为确保方法的准确性、可靠性和适用性，必须进行全面的验证：

鲎试剂灵敏度复核 (λ确认)：
- 目的： 确认所用批次鲎试剂的实际灵敏度（λc）是否在标称值（λ）的0.5λ - 2.0λ范围内。
- 方法： 使用内毒素工作标准品（RSE/CSE）配制至少4个浓度（如2.0λ、1.0λ、0.5λ、0.25λ），每浓度平行4管（凝胶法）或至少2次重复（光度法）。
- 标准： 凝胶法：终点浓度（最低浓度阳性管）在0.5λ - 2.0λ范围；光度法：标准曲线相关系数|r| ≥ 0.980，回归方程符合要求。
供试品干扰试验：
- 目的： 确认样品溶液（或其指定浓度/稀释度）在检测条件下不抑制或增强鲎试剂的反应。
- 方法：
  - 凝胶法干扰预试验（可选）： 初步确定最大无抑制浓度（MIC）或最小有效稀释倍数（MVD起点）。
  - 标准干扰试验（核心）：
    - 系列A (标准对照)： RSE/CSE溶于检查用水。
    - 系列B (含供试品的标准)： RSE/CSE溶于未检出内毒素的供试品溶液（或其指定浓度/稀释度）。
    - 系列C (供试品对照)： 未检出内毒素的供试品溶液（或其指定浓度/稀释度）溶于检查用水。
    - 系列D (阴性对照)： 检查用水。
- 结果判定标准：
  - 凝胶法： 系列A和系列B的终点浓度（几何平均）应在0.5λ - 2.0λ范围内，且系列A与系列B的终点浓度比值应在0.5 - 2.0范围。系列C和D应为阴性。
  - 光度法： 系列B的校正标准曲线（log内毒素浓度 vs log反应时间或反应值）的斜率与系列A相比应在0.8 - 1.2范围内（动态法）或在0.9 - 1.1范围内（终点法），且相关系数|r| ≥ 0.980。系列C的内毒素回收率应在50%-200%范围内（若需定量）。
- 干扰处理： 若存在干扰，处理方法包括：进一步稀释样品（不超过MVD）、调节pH值（通常6.0-8.0）、过滤、加入二价阳离子螯合剂（如Mg²⁺）或使用特定干扰去除试剂盒等，并重新进行干扰试验确认有效性。
最大有效稀释倍数 (MVD) 计算：
- 公式： MVD = (L × C) / λ
- L：供试品的细菌内毒素限值（EU/mL, EU/mg, EU/Unit）。
- C：供试品溶液的浓度（单位/mL, mg/mL, Unit/mL）。

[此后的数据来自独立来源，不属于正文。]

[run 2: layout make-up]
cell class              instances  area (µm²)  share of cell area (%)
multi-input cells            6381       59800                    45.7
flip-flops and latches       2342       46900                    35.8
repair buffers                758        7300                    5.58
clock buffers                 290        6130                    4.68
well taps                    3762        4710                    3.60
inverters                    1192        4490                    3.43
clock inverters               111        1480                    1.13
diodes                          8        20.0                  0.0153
This is an optimization exercise on Yosys and OpenROAD, whose aim is small area, not a production implementation. In this exercise RTL edits were held to simulation tests only and were not proved equivalent to the original. In this run the design's own scripts or RTL, not TritonCTS, make the clock network. No driver is modelled on the clock port, so clock power and skew are understated where the tree is cut down; a real chip needs a root buffer or a tree. Power figures rest on the tool's default switching activity, not on a simulated workload.

===== flow/flow/run.sh =====
#!/bin/bash
# The standard layout (standard.sh) with four changes:
#  - synthesis (flow/synth_area.tcl) is synth_recipe.tcl with ABC mapping for
#    area (flow/area.abc) and without the half-adder extraction; registers
#    and their names are the standard synthesis's;
#  - the port buffers are buf_1;
#  - the clock tree (flow/cts_single.tcl, run as ORFS's PRE_CTS_TCL hook) is
#    one root inverter driving three inverters, each driving a third of the
#    registers, so every register is two inverters from mclk.
# Each step's full log is in orfs/logs/; make's output is in flow.log.
set -euo pipefail
W=$(pwd)
export FLOW_ABC_SCRIPT=$W/flow/area.abc
export FLOW_CLKBUF=sky130_fd_sc_hd__inv_8
export FLOW_CLK_K=4
export FLOW_CLK_ROOT=sky130_fd_sc_hd__inv_4
bash standard.sh \
  SYNTH_SCRIPT=$W/flow/synth_area.tcl ADDER_MAP_FILE= \
  "BUFFER_PORTS_ARGS=-buffer_cell sky130_fd_sc_hd__buf_1" \
  PRE_CTS_TCL=$W/flow/cts_single.tcl \
  finish > $W/flow.log 2>&1

===== flow/flow/area.abc =====
strash
balance
rewrite
refactor
balance
rewrite
rewrite -z
balance
refactor -z
rewrite -z
balance
dch
amap
topo

===== flow/flow/cts_single.tcl =====
rename clock_tree_synthesis orig_clock_tree_synthesis
proc clock_tree_synthesis {args} {
  set db [ord::get_db]
  set block [ord::get_db_block]
  set clk_net [$block findNet mclk]
  set master [$db findMaster $::env(FLOW_CLKBUF)]
  set k $::env(FLOW_CLK_K)
  set sinks {}
  foreach it [$clk_net getITerms] {
    set bb [[$it getInst] getBBox]
    lappend sinks [list $it [expr {([$bb xMin] + [$bb xMax]) / 2.0}] \
                       [expr {([$bb yMin] + [$bb yMax]) / 2.0}]]
  }
  set n [llength $sinks]
  # initial centres: sinks spread along x
  set sorted [lsort -real -index 1 $sinks]
  set cx {}; set cy {}
  for {set j 0} {$j < $k} {incr j} {
    set s [lindex $sorted [expr {int(($j + 0.5) * $n / $k)}]]
    lappend cx [lindex $s 1]; lappend cy [lindex $s 2]
  }
  for {set iter 0} {$iter < 50} {incr iter} {
    # balanced assignment: nearest free centre first, at most ceil(n/k)
    # registers per group
    set cap [expr {($n + $k - 1) / $k}]
    set pairs {}
    set i 0
    foreach s $sinks {
      for {set j 0} {$j < $k} {incr j} {
        lappend pairs [list [expr {abs([lindex $s 1] - [lindex $cx $j]) + abs([lindex $s 2] - [lindex $cy $j])}] $i $j]
      }
      incr i
    }
    set assign [lrepeat $n -1]
    set used [lrepeat $k 0]
    foreach pr [lsort -real -index 0 $pairs] {
      lassign $pr d i j
      if {[lindex $assign $i] >= 0 || [lindex $used $j] >= $cap} { continue }
      lset assign $i $j
      lset used $j [expr {[lindex $used $j] + 1}]
    }
    set nx {}; set ny {}
    for {set j 0} {$j < $k} {incr j} {
      set sx 0; set sy 0; set c 0
      foreach s $sinks a $assign {
        if {$a == $j} { set sx [expr {$sx + [lindex $s 1]}]; set sy [expr {$sy + [lindex $s 2]}]; incr c }
      }
      if {$c > 0} { lappend nx [expr {$sx / $c}]; lappend ny [expr {$sy / $c}] } else { lappend nx [lindex $cx $j]; lappend ny [lindex $cy $j] }
    }
    set cx $nx; set cy $ny
  }
  # optional root cell between the clock port and the leaves (the leaves are
  # then inverters when the root is one, so every register still sees mclk's
  # rising edge after an even number of inversions)
  set drv_net $clk_net
  if {[info exists ::env(FLOW_CLK_ROOT)] && $::env(FLOW_CLK_ROOT) ne ""} {
    set rinst [odb::dbInst_create $block [$db findMaster $::env(FLOW_CLK_ROOT)] clkbuf_root]
    set drv_net [odb::dbNet_create $block clknet_root]
    $drv_net setSigType CLOCK
    [$rinst findITerm A] connect $clk_net
    [$rinst findITerm Y] connect $drv_net
    set sx 0; set sy 0
    foreach x $cx y $cy { set sx [expr {$sx + $x}]; set sy [expr {$sy + $y}] }
    $rinst setLocation [expr {int($sx / $k)}] [expr {int($sy / $k)}]
    $rinst setPlacementStatus PLACED
  }
  for {set j 0} {$j < $k} {incr j} {
    set inst [odb::dbInst_create $block $master clkbuf_leaf_$j]
    set leaf [odb::dbNet_create $block clknet_leaf_$j]
    $leaf setSigType CLOCK
    set c 0
    foreach s $sinks a $assign {
      if {$a == $j} {
        set it [lindex $s 0]
        $it disconnect
        $it connect $leaf
        incr c
      }
    }
    [$inst findITerm A] connect $drv_net
    set out [$inst findITerm X]
    if {$out eq "NULL" || $out eq ""} { set out [$inst findITerm Y] }
    $out connect $leaf
    $inst setLocation [expr {int([lindex $cx $j])}] [expr {int([lindex $cy $j])}]
    $inst setPlacementStatus PLACED
    puts "cts: clkbuf_leaf_$j ($::env(FLOW_CLKBUF)) drives $c registers"
  }
}

===== flow/flow/synth_area.tcl =====
# synth_recipe.tcl with one change: ABC maps for area with flow/area.abc.
proc synth {args} { yosys synth -nofsm -noshare {*}$args }
proc abc {args} {
  set i [lsearch -exact $args -script]
  if { $i >= 0 } { lset args [expr {$i + 1}] $::env(FLOW_ABC_SCRIPT) }
  yosys abc {*}$args
}
source $::env(SCRIPTS_DIR)/synth.tcl
# left out here: clear keep_hierarchy, flatten, clean up, hide names made inside functions, write 1_2_yosys.v

===== flow/standard.sh =====
#!/bin/bash
# synth_recipe.tcl (not shown) runs the flow's synth.tcl, then flattens the netlist and writes it again
# the make line also repeats each setting of config.mk as NAME=value (left out here)
make -C /OpenROAD-flow-scripts/flow DESIGN_CONFIG=/design/flow/config.mk WORK_HOME=/design/flow/orfs CLKGATE_MAP_FILE= SYNTH_SCRIPT=/design/flow/synth_recipe.tcl "${@:-finish}"

===== flow/config.mk =====
export PLATFORM = sky130hd
export DESIGN_NAME = pass_through
export DESIGN_NICKNAME = pass_through
export VERILOG_FILES = /design/flow/design.v
export SDC_FILE = /design/flow/constraint.sdc
export NUM_CORES = 4
export LEC_CHECK = 0
export CAP_MARGIN = 0
export CORE_MARGIN = 2
export CORE_UTILIZATION = 40
export SLEW_MARGIN = 0

===== flow/constraint.sdc =====
create_clock -name core_clock -period 10.0 [get_ports {mclk}]
set_input_delay 2.0000 -clock core_clock [delete_from_list [all_inputs] [get_ports {mclk}]]
set_output_delay 2.0000 -clock core_clock [all_outputs]
set_load 0.01 [all_outputs]

===== flow/design.v =====
module Barrel_Shift_Gen
   (input  wire [2:0] amt,
    input  wire [7:0] num,
    output wire [7:0] shifted
    );
   wire [7:0] s1 = amt[0] ? {num[0],   num[7:1]} : num;
   wire [7:0] s2 = amt[1] ? {s1[1:0],  s1[7:2]}  : s1;
   assign shifted = amt[2] ? {s2[3:0], s2[7:4]}  : s2;
endmodule
module counter
   (input            clk,
    input            reset,
    output reg [1:0] sel
    );
   reg [17:0] lo;
   wire       z  = ~|lo[16:0];
   wire       fb = lo[17] ^ lo[10] ^ z;
   wire       wrap = lo[17] & z;    
   always @(posedge clk, posedge reset)
     if (reset) begin
        lo  <= 18'b0;
        sel <= 2'b0;
     end else begin
        lo     <= {lo[16:0], fb};
        sel[0] <= sel[0] ^ wrap;
        sel[1] <= sel[1] ^ (sel[0] & wrap);
     end
endmodule
module debounce
   (
    input  wire clk, reset,
    input  wire sw,
    output wire db_tick
   );
   reg        L, W;
   reg [13:0] p;
   wire last = W & (&p);         
   always @(posedge clk, posedge reset)
     if (reset) begin
        L <= 1'b0;
        W <= 1'b0;
     end else begin
        if (last) L <= sw;
        W <= ~last & (sw ^ L);
     end
   wire fb = p[0] ^ p[1] ^ p[11] ^ p[13];
   always @(posedge clk)
     p <= W ? {~p[12:0], fb} : 14'b0;
   assign db_tick = last & sw & ~L;
endmodule
module sseg_driver(
    input [3:0] num,
    output reg [0:6] sseg,
    output dp
    );
    assign dp = 1;
    always@* begin
        case(num)
        0:       sseg = 7'b0000001;
        1:       sseg = 7'b1001111;
        2:       sseg = 7'b0010010;
        3:       sseg = 7'b0000110;
        4:       sseg = 7'b1001100;
        5:       sseg = 7'b0100100;
        6:       sseg = 7'b0000010;
        7:       sseg = 7'b0001111;
        8:       sseg = 7'b0000000;
        9:       sseg = 7'b0001100;
        10:      sseg = 7'b0001000;
        11:      sseg = 7'b1100000;
        12:      sseg = 7'b0110001;
        13:      sseg = 7'b1000010;
        14:      sseg = 7'b0110000;
        default: sseg = 7'b0111000;
        endcase
    end
endmodule
module pass_through
  (input [7:0]      sw,
   input            mclk,
   input            reset,
   input [2:0]      btn,
   output [7:0]     led,
   output [0:6]     seg,
   output           dp,
   output [3:0]     an
   );
   reg  [7:0] shift_reg, result_reg;
   reg        start;
   wire       t0, t1, t2;
   wire [1:0] sel;
   wire [7:0] rotated;
   assign led = shift_reg;
   debounce btn_0_db (.clk(mclk), .reset(reset), .sw(btn[0]), .db_tick(t0));
   debounce btn_1_db (.clk(mclk), .reset(reset), .sw(btn[1]), .db_tick(t1));
   debounce btn_2_db (.clk(mclk), .reset(reset), .sw(btn[2]), .db_tick(t2));
   counter my_timer (.clk(mclk), .reset(reset), .sel(sel));
   wire [2:0] amt = t1 ? (3'd0 - sw[2:0]) : sw[2:0];
   Barrel_Shift_Gen rotator (.amt(amt), .num(result_reg), .shifted(rotated));
   wire none  = ~(t0 | t1 | t2);
   wire load  = t2 & ~t1 & ~t0;
   wire rot   = (t1 ^ t0) & ~t2;
   always @(posedge mclk, posedge reset)
     if (reset) begin
        start      <= 1'b0;
        result_reg <= 8'h00;
        shift_reg  <= 8'h00;
     end else begin
        if (load)
          result_reg <= sw;
        else if (none & start)
          result_reg <= shift_reg;
        if (rot)
          shift_reg <= rotated;
        if (load | rot)
          start <= rot;
     end
   wire [7:0] digits = sel[1] ? result_reg : sw;
   wire [3:0] value  = sel[0] ? digits[7:4] : digits[3:0];
   assign an = ~(4'b0001 << sel);
   sseg_driver my_sseg_conv (.num(value), .sseg(seg), .dp(dp));
endmodule

==> out/qor.txt <==
Run status = complete, no violations
Register area = 1920 um2
Via Count = 2390
Post-Syn Area = 3110 um2
Mapped Nets = 335
CP max stage delay = 0.39 ns
Crit-path cells = buf_1 > o22ai_1 > nor2_1 > clkinv_1 > nor2_1 > a21oi_1 > o21ai_0 > o21ai_0 > buf_1
DR top layer = met4
Metal-1 WL = 3.03 mm
Tightest hold margin = 0.382 ns
Final core utilization = 44.5%
Post-synth EDFFs = 0
Slew Limit Fails = 0
Die Y = 92.2 um
Peak Freq = 171 MHz
Initial antenna violation count = 0
Filler Cell Count = 738
Max-cap viol count = 0
Total negative setup slack = 0 ns
Port Buffers = 31
Pwr dens = 160 nW/um2
Rows = 32
Multi-input gate area in the final layout = 1110 um2
Layout area overhead = 9.50%
DRT iter0 DRCs = 96
Final Setup Violations = 0
Post-CTS Setup Inserts = 0
Slew @ Worst Pin = 0.954 ns
Final period utilization = 58.3%
Largest net degree at the start of global routing = 44
WP data arrival = 3.83 ns
GRT overflow = 0
LEAKAGE = 1.40 nW
Layout cell share with drive strength beyond 1 = 1.68%
Final instance area = 3400 um2
Flops & latches, synth = 85
Post_cts resized = 0
Hold Crit Depth = 0
Final setup margin = 4.17 ns
Final std cells w/o fill = 460
Vias in the first global route = 2211
Max reg flops = 18
Pwr Total = 0.546 mW
CP max FO = 13
Top cell type's share of synthesized area = 34.6%
Core Region = 7650 um2
Setup Skew = 0.0139 ns
Ports = 33
R2R cell count = 10
Yosys top cell by area = dfrtp_1
Reg2reg setup slack = 6.35 ns
Synth cell types = 28
# DRC = 0
Hold buffers post-CTS = 0
Dpl cells = 455
Peak supply drop = 0.0874 mV
Worst setup SP type = input port
Gr usage total = 14.4%
Antenna Nets Post-Route = 0
Largest cells by area after synthesis = dfrtp_1 (35%), dfxtp_1 (27%), nor2_1 (11%)
DR WL met2 = 2.83 mm
CP top delay family = buffers and inverters
DR vias/cell = 5.20
Starting Density = 40.7%
Routed wire length = 6.12 mm
Area after DPL = 3350 um2
Crit end category = output port
RSZ-0062 raised after global routing = false
Ys async rst share = 50.6%
Hold Crit Class = reg -> reg
Crit path kind = in -> out
Avg Cell Area, Syn = 9.66 um2
Routed wl met3 = 194 um
Worst R2R End = result_reg[0]$_DFFE_PP0P_
Largest register by flop count = my_timer.lo
Crit path required time = 8.00 ns
DP HPWL = 4.37 mm
Clock transition at path regs = 0.10 ns
Detailed Routing Iterations Pass 1 = 6
Die Area = 8490 um2
Crit path time final = 5.83 ns
Final hold vios = 0
Die Width = 92.2 um
DR WL/cell = 13.3 um
Highest-delay cell along the critical path = buf_1
FF-to-FF Start = btn_1_db.p[4]$_SDFF_PN0_
Hold EP = my_timer.lo[17]$_DFF_PP0_
Synth Instances = 322
Setup WS pre-CTS = 4.25 ns
Min-Delay Startpoint = my_timer.lo[16]$_DFF_PP0_
Top FF cell, synth = dfrtp_1
Routability-driven placement congestion ratio = 0.826
Worst-Skew Late Latency = 0.22 ns
Worst Path Buf+Inv = 3
YS warnings = 4
Global-route wire length before repair = 10.4 mm
Fin nets = 373
Register area share after synthesis = 61.6%
Ant. Diodes = 0
Rel. slew slack = 35.7%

若为原液，C=1。
- λ：所用鲎试剂的标示灵敏度（EU/mL）。
- 意义： 定义了样品可被稀释的最高倍数，在此倍数下，按公式计算出的内毒素浓度等于限值L时，刚好能被检测出（凝胶法为阳性，光度法可定量）。
最小有效浓度 (MVC) - 凝胶法专用：
- 概念： 在未稀释的供试品溶液中，进行干扰预试验确定的不产生抑制/增强作用的最高浓度（或最低稀释倍数）。
- 作用： 确定进行正式凝胶法干扰试验的供试品浓度起点。
样品制备与溶液配制：
- 所有容器需经充分灭菌（如250°C干热≥30min或充分验证的其他方法）以去除外源性内毒素。
- 使用细菌内毒素检查用水（BET水）进行溶解和稀释。
- 内毒素工作标准品溶解后用旋涡混合器充分振荡（通常≥15分钟），室温静置（通常≥15分钟）后使用。
- 供试品溶液按处方或规定方法配制，避免引入外源性内毒素。

四、方法选择与比较

凝胶法：
- 优点： 设备简单、成本低、操作简便、特异性好。尤其适合常规限量检查、颜色深或浑浊的样品（需确认无干扰）、资源有限或样品量大的情况。
- 缺点： 灵敏度相对较低（通常0.03-0.5 EU/mL）、结果主观（目视判断）、只能定性或半定量、通量低、无法获取精确浓度值。
光度测定法：
- 优点： 灵敏度高（可达0.001 EU/mL）、结果客观、可精确定量、自动化程度高、通量高、可实时监测反应动力学。
- 缺点： 设备昂贵、操作相对复杂、对颜色深或浑浊、粘度高的样品干扰更敏感（需有效去除）、运行成本相对较高。

五、常见问题与注意事项

污染控制： 严格无菌操作，使用合格容器和试剂（低内毒素），确保实验环境清洁。
pH值影响： 反应最适pH为6-8。样品pH超出范围时需用酸/碱（如HCl/NaOH）或缓冲液调节，并验证调节过程不影响内毒素回收或引入干扰。
温度与时间控制： 精确控制孵育温度（±1°C）和反应时间，对结果重现性至关重要（尤其凝胶法）。
混合充分： 加样后需轻柔并充分混合（如涡旋），避免产生气泡。
试剂储存与复溶： 严格按说明书要求储存（通常2-8°C）和使用鲎试剂及标准品，溶解后稳定性有限（遵循说明书）。
标准品使用： RSE/CSE需用前临时稀释配制，避免反复冻融。
样品前处理： 对于复杂样品（如含蛋白、盐类、有机溶剂等），需优化前处理方案消除干扰。
结果解读： 凝胶法判读需严格遵守标准（如倒转180°）；光度法需确保标准曲线符合要求，样品浓度在曲线范围内。

结论

细菌内毒素检查是保障注射类产品安全性的关键质控手段。深入理解鲎试验原理，熟练掌握凝胶法和光度法的操作、验证（尤其是灵敏度复核和干扰试验）及结果判定标准，严格控制实验条件并有效消除干扰，是获得准确可靠结果的基石。方法的选择需根据产品特性、限值要求、实验室条件及法规要求综合考量。持续关注药典（如USP<85>/EP 2.6.14/ChP 1143）的更新，严格遵循其规定，是确保合规性的前提。

重要声明：

本文所提供的信息旨在阐述细菌内毒素检查方法学的通用原理和要求。
具体实验参数的设置（如孵育时间、温度、鲎试剂用量）必须严格遵循所选用鲎试剂产品的说明书以及**现行有效的药典（如《中国药典》、《美国药典》、《欧洲药典》）**的相关规定。
任何偏离药典或试剂说明书的方法均需经过充分且严谨的验证方可使用。